In contrast, in The Proposition the woman is depicted not in a provocative manner, but as an ordinary housewife, engaged in a simple everyday domestic chore. She isn't dressed provocatively. She does not display her bosom (but rather her blouse covers her all of the way to her neck). No ankles are visible. And she displays no interest in sex or even in the man at all. Contemporary Dutch literature stated the sort of activity in which she is engaged to be the proper behaviour for virtuous women in idle moments. Kirstin Olsen claimed that male art critics "so completely missed the point" that the woman is, in contrast to other works, not welcoming the man's proposition that they mistakenly named the painting The Tempting Offer.

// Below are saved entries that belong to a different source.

--- config.mk ---
export PLATFORM = sky130hd
export DESIGN_NAME = led_controller
export DESIGN_NICKNAME = d
export VERILOG_FILES = /design/src/rtl/led_controller.sv
export SDC_FILE = /design/constraint.sdc
export NUM_CORES = 1
export LEC_CHECK = 0
export ABC_AREA = 1
export CORE_MARGIN = 1.5
export CORE_UTILIZATION = 55
export DETAILED_ROUTE_END_ITERATION = 7
export DONT_BUFFER_PORTS = 1
export GPL_ROUTABILITY_DRIVEN = 1
export HOLD_SLACK_MARGIN = 0.12
export PLACE_DENSITY = 0.68
export SLEW_MARGIN = 20
export SYNTH_ARGS = -nofsm -noshare
export SYNTH_HDL_FRONTEND = slang
export SYNTH_SLANG_ARGS = --single-unit
export TNS_END_PERCENT = 30
--- constraint.sdc ---
create_clock -name clk -period 3.37 [get_ports clk]
set_clock_uncertainty 0.15 [all_clocks]
set_input_delay 0.337 -clock clk [delete_from_list [all_inputs] [get_ports clk]]
set_output_delay 0.337 -clock clk [all_outputs]
set_load 0.05 [all_outputs]
--- src/rtl/led_controller.sv ---
// Serial LED driver sequencer: shifts words, pulses per-chain latches, bursts gsclk.
// LED_CTRL_GS_AUTO_EN appends a GS_DEFAULT gsclk burst after every WRITE latch.
module led_controller #(
  parameter int DATA_W     = 16,
  parameter int SCLK_HALF  = 1,
  parameter int GS_DEFAULT = 4096
) (
  input  logic        clk,
  input  logic        rst_n,
  input  logic [31:0] instruction,
  output logic        serial,
  output logic        sclk,
  output logic [3:0]  lat,
  output logic        gsclk,
  output logic [3:0]  state
);

  localparam int HW = $clog2(SCLK_HALF + 1);
  localparam int BW = $clog2(DATA_W + 1);
  localparam int GW = 17;

  typedef enum logic [3:0] {
    IDLE     = 4'd0,
    SHIFT_LO = 4'd1,
    SHIFT_HI = 4'd2,
    LATCH    = 4'd3,
    GS_HI    = 4'd4,
    GS_LO    = 4'd5,
    DONE     = 4'd6
  } state_t;

  state_t              state_q, state_d;
  logic [DATA_W-1:0]   shreg_q, shreg_d;
  logic [BW-1:0]       bcnt_q, bcnt_d;
  logic [HW-1:0]       hcnt_q, hcnt_d;
  logic [GW-1:0]       gcnt_q, gcnt_d;
  logic [3:0]          mask_q, mask_d;
  logic                write_q, write_d;

  logic                serial_d;
  logic                sclk_d;
  logic [3:0]          lat_d;
  logic                gsclk_d;

  logic [7:0]          opcode;
  logic [3:0]          mask_in;
  logic [GW-1:0]       gs_n;
  logic                op_shift, op_latch;
  logic                op_write, op_gs;
  logic                half_end;
  logic                unused_bits;

  assign opcode   = instruction[31:24];
  assign mask_in  = (instruction[19:16] == 4'h0)
                  ? 4'hF : instruction[19:16];
  assign gs_n     = (instruction[15:0] == 16'h0)
                  ? GW'(GS_DEFAULT)
                  : {1'b0, instruction[15:0]};
  assign op_shift = (opcode == 8'h01);
  assign op_latch = (opcode == 8'h02);
  assign op_write = (opcode == 8'h04);
  assign op_gs    = (opcode == 8'h08);
  assign half_end = (hcnt_q == HW'(SCLK_HALF - 1));
  assign unused_bits = ^instruction[23:20];

  always_comb begin
    state_d = state_q;
    shreg_d = shreg_q;
    bcnt_d  = bcnt_q;
    hcnt_d  = hcnt_q;
    gcnt_d  = gcnt_q;
    mask_d  = mask_q;
    write_d = write_q;
    unique case (state_q)
      IDLE: begin
        unique case (1'b1)
          op_shift, op_write: begin
            state_d = SHIFT_LO;
            shreg_d = instruction[DATA_W-1:0];
            bcnt_d  = BW'(DATA_W - 1);
            hcnt_d  = '0;
            mask_d  = mask_in;
            write_d = op_write;
          end
          op_latch: begin
            state_d = LATCH;
            mask_d  = mask_in;
            write_d = 1'b0;
          end
          op_gs: begin
            state_d = GS_HI;
            gcnt_d  = gs_n;
            write_d = 1'b0;
          end
          default: ;
        endcase
      end
      SHIFT_LO: begin
        if (half_end) begin
          hcnt_d  = '0;
          state_d = SHIFT_HI;
        end else begin
          hcnt_d = hcnt_q + HW'(1);
        end
      end
      SHIFT_HI: begin
        if (!half_end) begin
          hcnt_d = hcnt_q + HW'(1);
        end else if (bcnt_q == '0) begin
          hcnt_d  = '0;
          state_d = write_q ? LATCH : DONE;
        end else begin
          hcnt_d  = '0;
          bcnt_d  = bcnt_q - BW'(1);
          shreg_d = {shreg_q[DATA_W-2:0], 1'b0};
          state_d = SHIFT_LO;
        end
      end
      LATCH: begin
`ifdef LED_CTRL_GS_AUTO_EN
        if (write_q) begin
          state_d = GS_HI;
          gcnt_d  = GW'(GS_DEFAULT);
        end else begin
          state_d = DONE;
        end
`else
        state_d = DONE;
`endif
      end
      GS_HI: state_d = GS_LO;
      GS_LO: begin
        if (gcnt_q <= GW'(1)) begin
          gcnt_d  = '0;
          state_d = DONE;
        end else begin
          gcnt_d  = gcnt_q - GW'(1);
          state_d = GS_HI;
        end
      end
      DONE:    state_d = IDLE;
      default: state_d = IDLE;
    endcase
  end

  // Pins are registered copies of what the next state implies.
  always_comb begin
    serial_d = 1'b0;
    sclk_d   = 1'b0;
    lat_d    = 4'h0;
    gsclk_d  = 1'b0;
    if (state_d == SHIFT_LO || state_d == SHIFT_HI)
      serial_d = shreg_d[DATA_W-1];
    if (state_d == SHIFT_HI)
      sclk_d = 1'b1;
    if (state_d == LATCH)
      lat_d = mask_d;
    if (state_d == GS_HI)
      gsclk_d = 1'b1;
  end

  always_ff @(posedge clk) begin
    if (!rst_n) begin
      state_q <= IDLE;
      shreg_q <= '0;
      bcnt_q  <= '0;
      hcnt_q  <= '0;
      gcnt_q  <= '0;
      mask_q  <= '0;
      write_q <= 1'b0;
      serial  <= 1'b0;
      sclk    <= 1'b0;
      lat     <= 4'h0;
      gsclk   <= 1'b0;
    end else begin
      state_q <= state_d;
      shreg_q <= shreg_d;
      bcnt_q  <= bcnt_d;
      hcnt_q  <= hcnt_d;
      gcnt_q  <= gcnt_d;
      mask_q  <= mask_d;
      write_q <= write_d;
      serial  <= serial_d;
      sclk    <= sclk_d;
      lat     <= lat_d;
      gsclk   <= gsclk_d;
    end
  end

  assign state = state_q;

endmodule

# Yosys cells after proc, flatten, opt, wreduce, memory -nomap -nowiden
# Cells that the tools add are included.
dict set report word_totals {
  regBits 55
  latchBits 0
  ramBits 0
  mem_bits_ro 0
  input_bits 34
  output_inout_bits 11
  elab_cells 80
  memories 0
}
dict set report op_classes {
  add_sub_neg 3
  multipliers 0
  div 0
  n_lt_le_gt_ge 1
  n_eq_ne 17
  shift 0
  mux 28
  bitwise_logic 0
  n_reduce_logical 19
}
# op n
set op_table {}
lappend op_table {{2-to-1 mux 16 bit} 4}
lappend op_table {{2-to-1 mux 17 bit} 2}
lappend op_table {{one-hot mux 17 bit (2 select lines)} 1}
lappend op_table {{one-hot mux 16 bit (2 select lines)} 1}
lappend op_table {{one-hot mux 4 bit (6 select lines)} 1}
lappend op_table {{2-to-1 mux 4 bit} 5}
lappend op_table {{less-or-equal comparator 17 x 1 -> 1 bit (second input constant)} 1}
lappend op_table {{subtractor 17 x 1 -> 17 bit (second input constant)} 1}
lappend op_table {{== test 4 x 2 -> 1 bit (second input constant)} 4}
lappend op_table {{zero test 16 bit} 1}
lappend op_table {{2-to-1 mux 5 bit} 3}
lappend op_table {{== test 4 x 3 -> 1 bit (second input constant)} 3}
lappend op_table {{one-hot mux 4 bit (3 select lines)} 1}
lappend op_table {{one-hot mux 5 bit (2 select lines)} 1}
lappend op_table {{AND reduction 2 bit} 5}
lappend op_table {{== test 4 x 1 -> 1 bit (second input constant)} 2}
lappend op_table {{== test 8 x 1 -> 1 bit (second input constant)} 1}
lappend op_table {{== test 8 x 2 -> 1 bit (second input constant)} 1}
lappend op_table {{== test 8 x 3 -> 1 bit (second input constant)} 1}
lappend op_table {{== test 8 x 4 -> 1 bit (second input constant)} 1}
lappend op_table {{zero test 4 bit} 2}
lappend op_table {{nonzero test 2 bit} 4}
lappend op_table {{2-to-1 mux 3 bit} 2}
lappend op_table {{inequality test 2 bit (second input constant)} 3}
lappend op_table {{11 further kinds} 17}

# Depth between registers and ports, before layout
# Gate-level depths: netlist (run 1).
dict set report depth {
  word_depth 7
  mapped_depth 10
  mapped_depth_nobuf 10
}

# Least setup slack after synthesis (run 1)
# OpenSTA, ideal clock, no wires.
dict set report synth_path {
  kind {register to register}
  from {register state_q[2] (netlist: state[2])}
  to {register gcnt_q[12]}
  setup_ns 0.117
  arrival_time_ns 1.564
  required_time_ns 3.103
  setup_slack_ns 1.539
  path_stages_with_launch 9
  path_buffers 1
  period_less_slack_ns 1.831
  cell_sequence {dfxtp_1 -> nand2_1 -> nor2_2 -> inv_2 -> nand2_1 -> buf_4 -> o21ai_0 -> nor2_1 -> nor2_1}
}
dict set report synth_via {
  elab_chain_len 3
  word_cells_on_any_way 6
  classes_between {eq/ne: 2; mux: 1; reduce/logical: 3}
}
# element line
set synth_rtl {}
lappend synth_rtl {{from (decl)} 32} ;# state_t state_q, state_d;
lappend synth_rtl {{from (signal assigned)} 176} ;# state_q <= state_d;
lappend synth_rtl {{== test 4 x 3 -> 1 bit or zero test 4 bit (tied branches)} 74} ;# unique case (state_q)
lappend synth_rtl {{nonzero test 2 bit (no line) or inequality test 2 bit (tied branches)} n/a}
lappend synth_rtl {{AND reduction 2 bit (no line)} n/a}
lappend synth_rtl {{to (signal assigned)} 180} ;# gcnt_q <= gcnt_d;
lappend synth_rtl {{to (decl)} 36} ;# logic [GW-1:0] gcnt_q, gcnt_d;
# Several ways; a longest one is shown, not always the timed one.
# A chain may end at the register's enable or synchronous reset.

# Final worst setup path (run 1)
# Ends and elaborated chain as after synthesis.

==> flow_summary_export.csv, run 1 <==
group,metric,value,unit
timing,layout_setup_ws,0.889,ns
logic_synthesis,yosys_warnings,0,
logic_synthesis,syn-instance-count,436,
flow_run,cap_violations,0,
clock_tree,path_clk_slew,0.10,ns
power,ir_drop,0.274,mV
critical_path,cpMaxStageDelayCell,"dfxtp_1",
worst_hold_path,hold_class,"in2reg",
floorplan,num_rows,26,
cells_and_area,fill_cells,504,
logic_synthesis,postSynthAreaPerCell,6.65,sq um
logic_synthesis,synth_area,0.00290,sq mm
clock_tree,cts.sinks,54,
timing,fin_tns_setup,0,ns
route,dr.pass1.iters,6,
logic_synthesis,synth_area_leaders,"dfxtp_1 37%, nand2_1 14%, nor2_1 10%",
route,drc,0,
cells_and_area,drive_above_1_share,0.0646,
route,wirelength,7.11,mm
logic_synthesis,yosys.area.top_type,"dfxtp_1",
clock_tree,numCtsBuffers,5,
critical_path,cp.required,3.42,ns
logic_synthesis,synth-edff-count,0,
grt,track_usage,0.265,
logic_synthesis,synth_fp_nets,474,
route,avgRoutedWirePerCell,13.7,um
status,outcome,"finished, final reports clean",
clock_tree,cts-resized-gates,0,
floorplan,die_h,75.6,um
grt,grt_pass1_wl,11.5,mm
route,wl_met2,3.27,mm
logic_synthesis,ys_seq_area_frac,0.373,
critical_path,critPathMaxStageDelay,0.71,ns
floorplan,fp.coreArea,0.00511,sq mm
floorplan,dieArea,0.00572,sq mm
clock_tree,worstSkewPairLatency,0.31,ns
critical_path,worstSetupPathType,"reg2reg",
floorplan,ios,45,
placed_design,place_worst_setup_slack,0.904,ns
critical_path,cp-start-kind,"flip-flop",
timing,worst_slew_pin_slew,0.916,ns
logic_synthesis,ys_top_cells_by_count,"108 x nand2_1, 79 x nor2_1, 54 x dfxtp_1",
clock_tree,h-tree-depth,2,
critical_path,worstPathArrival,2.54,ns
route,drtAntennaViolNets,0,
timing,hold_viol_final,0,
power,power.density,344,mW/mm^2
route,top_layer_used,"met4",
logic_synthesis,yosysUniqueCellTypes,32,
power,p_total,1.09,mW
clock_tree,cts_post_setup_buffers_inserted,0,
logic_synthesis,synth.top_cell.area_share,0.373,
clock_tree,root_buffer,"clkbuf_8",
logic_synthesis,ys_ff_latch,54,
clock_tree,cts_tree,"done",
timing,relSlewSlack,0.386,
cells_and_area,area_growth,9.49,%
grt,overflow,0,
timing,report.final.setup_viol,0,
logic_synthesis,yosysMostFrequentCell,"nand2_1",
clock_tree,clockBufferDepth,2,
route,vias,2821,
grt,grt_pass1_vias,2494,
grt,antenna_found_initial,0,
logic_synthesis,synthArstFlopShare,0,
grt,grt_max_degree,24,
placed_design,io_buffers,0,
critical_path,crit_chain,"nand2_1 > nor2_2 > inv_2 > nand2_1 > o21ai_0 > nor2_1 > nor2_1",
route,routed-wl-met3,299,um
timing,min_period,2.48,ns
cells_and_area,layout.nets,486,
timing,fmax,403,MHz
route,avgViaCountPerCell,5.44,
critical_path,critPathMaxFanout,20,
route,met1Wirelength,3.44,mm
timing,rsz0062_at_grt,"false",
placed_design,gp_congestion,0.914,
power,leakage,1.36,nW
placed_design,hpwl,4.98,mm
floorplan,start_util,0.568,
route,drt_iter0_drc,190,
floorplan,die_w,75.6,um
cells_and_area,antenna_cells,0,
timing,period_share,0.736,
critical_path,cp-end-kind,"flip-flop",
logic_synthesis,synth_ff_type,"dfxtp_1",
timing,slew_violations,0,
-- stage by stage --
step	hold WS [ns]	cell area, sq um	instances	util
after floorplan	0.272	2900	436	-
after global placement	0.286	2910	494	0.570
after detailed placement	0.299	2910	494	0.570
after CTS	0.146	3180	519	0.622
after global routing	0.170	3180	519	0.622
final	0.164	3180	519	0.622
-- metal layers --
metal,up-vias,global-route usage
met1,1302,0.370
met5,-,0
li1,1446,-
met2,63,0.417
met4,0,0.0794
met3,10,0.0503
-- final cells by class --
class                      count  area [sq um]  area share
multi-input combinational    340          1620       0.511
sequential                    54          1080       0.340
clock inverter                 2          12.5     0.00394
timing repair buffer          18           178      0.0559
inverter                      29           111      0.0351
tap                           70          87.6      0.0276
clock buffer                   6          82.6      0.0260
-- registers in the layout (all words and copies together), names as in the netlist --
name,flops
lat,4
mask_q,4
bcnt_q,5
write_q,1
gsclk,1
state,4
shreg_q,16
gcnt_q,17
serial,1
sclk,1
-- cell families after synthesis --
group                    Yosys count  share of synthesized area
AO/OA/AOI/OAI                     81                      0.148
XOR/XNOR                          13                     0.0392
adder cells (fa/ha/maj)            4                     0.0172
buffers and inverters             42                     0.0677
flip-flops                        54                      0.373
other                              1                    0.00129
AND/OR/NAND/NOR                  241                      0.354
-- repair_timing --
action / 4_1_cts / 5_1_grt
endpoints found under the hold margin: 44 / 0
hold buffers: 17 / 0
setup endpoints to repair: 0 / 0
-- placed cells by master (no fill, tap or decap), types with 2 or more instances in the layout --
cell type / n
a21oi_1: 24
a21oi_2: 2
a31oi_1: 14
clkbuf_8: 6
dfxtp_1: 54
dlygate4sd3_1: 17
ha_1: 4
inv_1: 22
inv_2: 5
nand2_1: 108
nand2_2: 4
nand3_1: 32
nand3_2: 2
nand3b_1: 2
nand4_1: 4
nor2_1: 79
nor2_2: 2
nor2_4: 2
nor3_1: 3
o21ai_0: 41
xnor2_1: 7
xor2_1: 6
-- power by group --
group	leakage (nW)	internal, mW	switching [mW]	total, mW
combinational	0.877	0.0278	0.0390	0.0668
clock	0.0472	0.166	0.217	0.382
sequential	0.435	0.640	0.00496	0.645
total	1.36	0.833	0.261	1.09
-- critical path: cells and delay by family, from the launching register on --
kind | cells | cell delay (ns)
buf+inv | 1 | 0.16
simple gates | 5 | 1.14
compound gates | 1 | 0.21
flops | 1 | 0.71
-- worst paths after layout --
| check | startpoint | end | slack [ns] | cells past startpoint |
|---|---|---|---|---|
| hold / removal | instruction[11] | gcnt_q[11]$_SDFFE_PN0P_ | 0.16 | 4 |
| setup reg to reg | state[2]$_SDFF_PN0_ | gcnt_q[12]$_SDFFE_PN0P_ | 0.89 | 7 |
| setup / recovery | state[2]$_SDFF_PN0_ | gcnt_q[12]$_SDFFE_PN0P_ | 0.89 | 7 |
| hold reg to reg | bcnt_q[0]$_SDFFE_PN0P_ | bcnt_q[0]$_SDFFE_PN0P_ | 0.32 | 1 |
Power figures use the tool's default switching activity.
==> run 2: changes to the inputs <==
Clock period 3.37 ns to 2.45 ns, I/O delays scaled along.
==> run 2 against run 1 <==
  * Utilization is 3.2 points higher
  * Non-clock buffer count up 13
  * Final area increased by 5.2%
  * Critical endpoint is now serial$_SDFF_PN0_
  * Largest power group unchanged
==> flow_summary_export.csv, run 2 (synthesized netlist as in run 1, its figures left out) <==
group,metric,value,unit
status,outcome,"finished, final reports clean",
critical_path,worstPathArrival,2.35,ns
grt,grt_use_met3,0.0595,
power,swShare,0.211,
cells_and_area,top_regs,"gcnt_q (17), shreg_q (16), bcnt_q (5)",
route,dr.pass1.iters,5,
grt,antenna_found_initial,0,
route,drc,0,
clock_tree,cts_tree,"done",
grt,track_usage,0.278,
grt,met1_usage,0.396,
clock_tree,clockBufferDepth,2,
placed_design,dp_cells,500,
timing,period_share,0.933,
route,drt_iter0_drc,129,
worst_hold_path,worstHoldStart,"instruction[25]",
route,avgViaCountPerCell,5.39,
critical_path,cp-end-kind,"flip-flop",
floorplan,num_rows,26,
timing,fin_tns_setup,0,ns
worst_hold_path,hold_end,"write_q$_SDFFE_PN0P_",
power,p_int,1.36,mW
placed_design,place_worst_setup_slack,0.390,ns
power,leakage,1.45,nW
clock_tree,numCtsBuffers,5,
cells_and_area,stdcell_area,0.00334,sq mm
placed_design,io_buffers,0,
route,vias,2868,
critical_path,timing.rr.start,"state[3]$_SDFF_PN0_",
critical_path,ff2ff_path_depth,9,
timing,report.final.setup_viol,0,
grt,grt_pass1_wl,12.1,mm
power,p_seq_frac,0.511,
route,drtAntennaViolNets,0,
placed_design,gp_congestion,0.893,
power,pwr-share-clk,0.427,
floorplan,dieArea,0.00572,sq mm
cells_and_area,layout_commonest_cell,"nand2_1",
cells_and_area,layout.nets,499,
timing,relSlewSlack,0.457,
grt,overflow,0,
grt,globalRoute.busiestLayer,"met2",
cells_and_area,finalNonFillerCells,532,
cells_and_area,multi_input_area,0.00162,sq mm
grt,grt_max_degree,26,
timing,min_period,2.29,ns
grt,use_met2,0.426,
clock_tree,cts_post_setup_buffers_inserted,0,
timing,rsz0062_at_grt,"false",
timing,slew_violations,0,
critical_path,critPathMaxFanout,19,
cells_and_area,drive_above_1_share,0.0779,
timing,layout_setup_ws,0.165,ns
power,power.density,517,mW/mm^2
cells_and_area,regArea,0.00108,sq mm
floorplan,die_h,75.6,um
critical_path,regToRegSetupSlack,0.16,ns
worst_hold_path,hold_class,"in2reg",
floorplan,die_w,75.6,um
cells_and_area,fill_cells,477,
clock_tree,h-tree-depth,2,
power,pwr-share-comb,0.063,
flow_run,cap_violations,0,
critical_path,regToRegEndpoint,"serial$_SDFF_PN0_",
timing,hold_viol_final,0,
floorplan,start_util,0.568,
clock_tree,cts.sinks,54,
timing,fmax,438,MHz
placed_design,hpwl,5.05,mm
floorplan,ios,45,
worst_hold_path,hold_path_depth,5,
grt,grt_pass1_vias,2554,
timing,worst_slew_pin_slew,0.812,ns
cells_and_area,regMostFlops,"gcnt_q",
clock_tree,root_buffer,"clkbuf_8",
placed_design,placed_area,0.00296,sq mm
clock_tree,worstSkewPairLatency,0.31,ns
cells_and_area,largest_reg_flops,17,
cells_and_area,antenna_cells,0,
clock_tree,path_clk_slew,0.10,ns
critical_path,cp.required,2.51,ns
cells_and_area,final_cell_mix,"108 x nand2_1, 79 x nor2_1, 53 x dfxtp_1",
cells_and_area,area_growth,15.1,%
route,wirelength,7.40,mm
critical_path,cp-start-kind,"flip-flop",
floorplan,fp.coreArea,0.00511,sq mm
power,p_total,1.73,mW
power,switchingPower,0.365,mW
critical_path,worstSetupPathType,"reg2reg",
route,avgRoutedWirePerCell,13.9,um
power,ir_drop,0.422,mV
run 2: layout make-up:
class                   count  area share
clock buffers               6      0.0247
clock inverters             2      0.0180
inverters                  29      0.0333
multi-input cells         340       0.486
flip-flops and latches     54       0.324
well taps                  70      0.0262
repair buffers             31      0.0876
run 2: per-layer routing:
metal  share of wire  wire length [um]
met5               0                 0
met4           0.014               103
met3           0.052               386
met2            0.46              3370
met1            0.48              3540
run 2: how the worst max path moves through the flow:
| stage | endpoint | from | cells past startpoint |
|---|---|---|---|
| 5_1_grt | serial$_SDFF_PN0_ | state[3]$_SDFF_PN0_ | 9 |
| 3_3_place_gp | gcnt_q[2]$_SDFFE_PN0P_ | state[1]$_SDFF_PN0_ | 8 |
| 6_report | serial$_SDFF_PN0_ | state[3]$_SDFF_PN0_ | 9 |
| 3_5_place_dp | gcnt_q[4]$_SDFFE_PN0P_ | state[1]$_SDFF_PN0_ | 8 |
| 2_1_floorplan | gcnt_q[12]$_SDFFE_PN0P_ | state[2]$_SDFF_PN0_ | 8 |
| 4_1_cts | serial$_SDFF_PN0_ | state[1]$_SDFF_PN0_ | 9 |
run 2: worst max-delay path: stages (launching register included):
cell and delay (ns):
dfxtp_1 0.36, nor2_4 0.19, nand2_2 0.10, nor2_4 0.16
nand2_1 0.14, nand2_2 0.15, inv_4 0.11, a21oi_1 0.21
nor2_1 0.06, dlygate4sd3_1 0.54
run 2: through the flow:
step                hold WS (ns)  utilization
floorplan                  0.211            -
global placement           0.221        0.579
detailed placement         0.224        0.579
CTS                        0.129        0.654
global route               0.161        0.654
finish                     0.129        0.654
run 2: timing repair:
action                     CTS  global route
setup endpoints to repair    0             1
gates resized for setup      0             1
hold buffers                24             0
hold endpoints to repair    48             0
run 2: power groups by stage:
stage | registers, mW | logic (mW) | clock network [mW]
floorplan | 0.907 | 0.0519 | 0
finish | 0.883 | 0.108 | 0.737
CTS | 0.883 | 0.107 | 0.750
global placement | 0.903 | 0.0657 | 0
detailed placement | 0.903 | 0.0661 | 0
global route | 0.884 | 0.118 | 0.782
==> run 3: changes to the inputs <==
Settings changed: CTS_BUF_LIST set to sky130_fd_sc_hd__clkbuf_16.
==> run 3 against run 2 <==
  * Fmax increased by 5.8%
  * Flip-flop and latch count unchanged
  * Power increased by 9.8%
  * Largest cell class unchanged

The foot warmer, whose glowing coals are visible beneath the hem of the woman's skirt, was a pictorial code of the time, and represented the woman's marital status. A foot warmer wholly under the skirt indicated a married woman who was unavailable, as it does in The Proposition; a foot warmer projecting halfway out from under the skirt with the woman's foot visible on it indicated one who might be receptive to a male suitor; and a foot warmer that is not under the woman at all, and empty of coals, indicated a single woman. This code can also be seen in Vermeer's The Milkmaid and Dou's The Young Mother.

===Feminist reinterpretation===
This feminist reinterpretation of the picture largely originated with the work of Frima Fox Hofrichter who tried to claim in 1975 (Hofrichter 1975) a difference between Leyster's painting and others of the genre and that it had served to set a precedent for other, later, artists, such as Gabriël Metsu in his An Offer of Wine. According to Hofrichter, the woman in The Proposition is an "embarrassed victim" presented sympathetically and positively.

However, most art historians consider Hofrichter to have a blinkered understanding of the work. For example: Wayne Franits, professor of fine art at Syracuse University, later critiqued Hofrichter, pointing out that an offer of money was a common beginning of a courtship at the time, so the painting might depict a simple honest attempt at courtship. Franits suggests the "woman's unequivocally wholesome activity of sewing provided an important precedent for later genre paintings depicting domestic virtue". A number of later genre scenes remain ambiguous in a similar way, most famously The Gallant Conversation (or The Paternal Admonition) from circa 1654 by Gerard ter Borch (the Younger), and The Hunter's Gift by Metsu (both Rijksmuseum).

==Inspiration for other works==
The 1997 short story entitled "The Proposition", in Amanda Cross's The Collected Stories, has the painting as a plot element. So also does Michael Kernan's 1994 novel Lost Diaries of Frans Hals and Katie Kitamura's 2021 novel Intimacies.